RECORD EXTRACTS =>
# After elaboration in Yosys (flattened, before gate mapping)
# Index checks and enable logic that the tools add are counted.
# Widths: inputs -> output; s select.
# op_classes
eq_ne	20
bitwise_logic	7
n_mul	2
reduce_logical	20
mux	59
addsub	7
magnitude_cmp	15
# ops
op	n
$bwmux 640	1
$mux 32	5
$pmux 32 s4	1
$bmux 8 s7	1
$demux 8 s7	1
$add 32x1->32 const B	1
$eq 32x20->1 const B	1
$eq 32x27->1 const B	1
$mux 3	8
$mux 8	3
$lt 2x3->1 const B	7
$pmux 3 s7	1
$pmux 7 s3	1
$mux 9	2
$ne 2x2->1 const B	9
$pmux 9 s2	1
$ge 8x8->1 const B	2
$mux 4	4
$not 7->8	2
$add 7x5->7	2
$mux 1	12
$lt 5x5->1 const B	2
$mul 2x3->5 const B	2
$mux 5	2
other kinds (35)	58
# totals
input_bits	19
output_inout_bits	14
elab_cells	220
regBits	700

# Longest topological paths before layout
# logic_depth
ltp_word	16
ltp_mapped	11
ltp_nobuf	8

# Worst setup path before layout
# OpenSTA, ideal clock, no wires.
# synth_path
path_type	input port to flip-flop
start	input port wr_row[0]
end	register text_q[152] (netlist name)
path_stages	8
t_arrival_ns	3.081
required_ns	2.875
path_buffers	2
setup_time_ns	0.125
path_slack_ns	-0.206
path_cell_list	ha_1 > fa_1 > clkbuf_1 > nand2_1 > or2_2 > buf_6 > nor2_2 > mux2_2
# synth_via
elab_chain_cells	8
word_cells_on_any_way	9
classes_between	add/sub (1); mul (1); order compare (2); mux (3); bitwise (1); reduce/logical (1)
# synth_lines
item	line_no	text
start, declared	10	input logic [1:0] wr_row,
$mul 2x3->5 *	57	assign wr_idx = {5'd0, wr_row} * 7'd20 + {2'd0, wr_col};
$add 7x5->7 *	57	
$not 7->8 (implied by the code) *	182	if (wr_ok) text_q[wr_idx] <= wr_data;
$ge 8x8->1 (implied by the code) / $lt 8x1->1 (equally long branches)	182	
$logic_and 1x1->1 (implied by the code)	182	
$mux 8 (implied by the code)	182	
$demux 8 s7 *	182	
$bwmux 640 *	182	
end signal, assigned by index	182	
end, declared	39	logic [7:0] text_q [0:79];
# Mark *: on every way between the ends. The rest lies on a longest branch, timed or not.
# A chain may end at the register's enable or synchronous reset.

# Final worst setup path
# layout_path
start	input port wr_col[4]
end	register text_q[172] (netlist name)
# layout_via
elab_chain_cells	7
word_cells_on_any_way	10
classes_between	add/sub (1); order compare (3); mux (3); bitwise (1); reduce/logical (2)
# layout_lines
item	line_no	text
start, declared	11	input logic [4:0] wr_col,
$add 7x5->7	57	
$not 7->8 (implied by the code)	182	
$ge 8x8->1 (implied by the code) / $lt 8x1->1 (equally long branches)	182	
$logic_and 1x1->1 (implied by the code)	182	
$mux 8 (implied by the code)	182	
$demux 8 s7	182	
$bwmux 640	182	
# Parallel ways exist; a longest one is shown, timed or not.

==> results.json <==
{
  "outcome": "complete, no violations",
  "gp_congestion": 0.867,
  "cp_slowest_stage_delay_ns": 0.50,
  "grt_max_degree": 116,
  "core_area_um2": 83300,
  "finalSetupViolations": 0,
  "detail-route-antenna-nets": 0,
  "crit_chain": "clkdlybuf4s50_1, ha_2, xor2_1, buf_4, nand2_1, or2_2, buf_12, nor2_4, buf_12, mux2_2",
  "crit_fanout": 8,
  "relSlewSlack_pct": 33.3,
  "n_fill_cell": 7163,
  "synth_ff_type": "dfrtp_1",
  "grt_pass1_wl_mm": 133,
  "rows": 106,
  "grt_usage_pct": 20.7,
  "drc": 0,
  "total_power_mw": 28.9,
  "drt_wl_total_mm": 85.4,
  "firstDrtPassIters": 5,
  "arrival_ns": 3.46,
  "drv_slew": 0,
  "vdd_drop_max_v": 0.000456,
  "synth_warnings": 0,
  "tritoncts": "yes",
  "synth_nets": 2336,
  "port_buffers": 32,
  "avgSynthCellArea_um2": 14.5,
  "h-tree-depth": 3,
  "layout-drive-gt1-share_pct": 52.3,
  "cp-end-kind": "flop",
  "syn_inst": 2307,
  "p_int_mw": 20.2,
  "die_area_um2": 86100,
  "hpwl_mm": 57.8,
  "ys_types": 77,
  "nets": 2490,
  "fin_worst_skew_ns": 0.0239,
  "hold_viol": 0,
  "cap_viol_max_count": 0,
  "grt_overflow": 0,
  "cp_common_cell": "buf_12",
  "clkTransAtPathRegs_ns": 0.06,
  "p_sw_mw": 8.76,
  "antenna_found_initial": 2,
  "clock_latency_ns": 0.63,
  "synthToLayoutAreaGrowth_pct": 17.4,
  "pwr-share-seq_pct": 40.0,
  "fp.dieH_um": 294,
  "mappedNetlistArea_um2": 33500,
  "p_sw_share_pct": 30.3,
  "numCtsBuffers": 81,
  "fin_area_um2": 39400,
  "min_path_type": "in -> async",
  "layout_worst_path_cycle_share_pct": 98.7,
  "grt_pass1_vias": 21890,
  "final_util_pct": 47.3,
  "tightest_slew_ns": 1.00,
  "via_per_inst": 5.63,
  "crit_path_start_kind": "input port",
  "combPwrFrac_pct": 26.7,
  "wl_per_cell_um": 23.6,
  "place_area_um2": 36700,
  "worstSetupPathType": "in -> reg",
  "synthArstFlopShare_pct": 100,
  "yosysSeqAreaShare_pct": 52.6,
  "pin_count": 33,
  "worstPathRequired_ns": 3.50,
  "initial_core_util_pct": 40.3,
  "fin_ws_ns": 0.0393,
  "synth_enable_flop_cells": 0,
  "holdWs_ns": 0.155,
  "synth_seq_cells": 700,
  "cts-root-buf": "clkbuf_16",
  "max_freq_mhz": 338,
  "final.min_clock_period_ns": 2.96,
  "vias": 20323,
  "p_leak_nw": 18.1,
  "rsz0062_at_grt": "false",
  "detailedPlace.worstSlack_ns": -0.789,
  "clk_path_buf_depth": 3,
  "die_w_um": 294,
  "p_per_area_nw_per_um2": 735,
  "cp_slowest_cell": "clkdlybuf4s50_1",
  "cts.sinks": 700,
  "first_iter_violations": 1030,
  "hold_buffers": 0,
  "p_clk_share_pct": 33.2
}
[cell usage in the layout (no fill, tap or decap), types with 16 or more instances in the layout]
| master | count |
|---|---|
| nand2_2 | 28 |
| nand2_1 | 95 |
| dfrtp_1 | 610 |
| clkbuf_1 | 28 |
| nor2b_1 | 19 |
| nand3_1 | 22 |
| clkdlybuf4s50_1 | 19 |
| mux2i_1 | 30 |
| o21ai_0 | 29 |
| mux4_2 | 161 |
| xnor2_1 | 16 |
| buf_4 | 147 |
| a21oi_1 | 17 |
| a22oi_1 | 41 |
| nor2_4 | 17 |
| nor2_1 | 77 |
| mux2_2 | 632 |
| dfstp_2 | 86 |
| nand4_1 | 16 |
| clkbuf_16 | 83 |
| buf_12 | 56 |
File: config.mk
export PLATFORM = sky130hd
export DESIGN_NAME = hazard_sequencer_flat
export DESIGN_NICKNAME = d
export VERILOG_FILES = /design/src/rtl/hazard_sequencer_pkg.sv /design/src/rtl/hazard_sequencer_if.sv /design/src/rtl/hazard_sequencer_lu.sv /design/src/rtl/hazard_sequencer.sv /design/src/flat_wrapper.sv
export SDC_FILE = /design/constraint.sdc
export NUM_CORES = 1
export LEC_CHECK = 0
export ABC_AREA = 1
export CORE_MARGIN = 2
export CORE_UTILIZATION = 29
export DETAILED_ROUTE_END_ITERATION = 10
export PLACE_DENSITY = 0.69
export SLEW_MARGIN = 20
export SYNTH_ARGS = -nofsm -noshare
export SYNTH_HDL_FRONTEND = slang
export SYNTH_HIERARCHICAL = 1
export SYNTH_SLANG_ARGS = --single-unit
File: constraint.sdc
create_clock -name clk -period 1.15 [get_ports clk]
set_input_delay 0.23 -clock clk [delete_from_list [all_inputs] [get_ports clk]]
set_output_delay 0.23 -clock clk [all_outputs]
set_load 0.005 [all_outputs]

THE TASK =>
Working from the entries above, return all lines that contain "before".

EXERCISE ANSWER =>
# After elaboration in Yosys (flattened, before gate mapping)
# Longest topological paths before layout
# Worst setup path before layout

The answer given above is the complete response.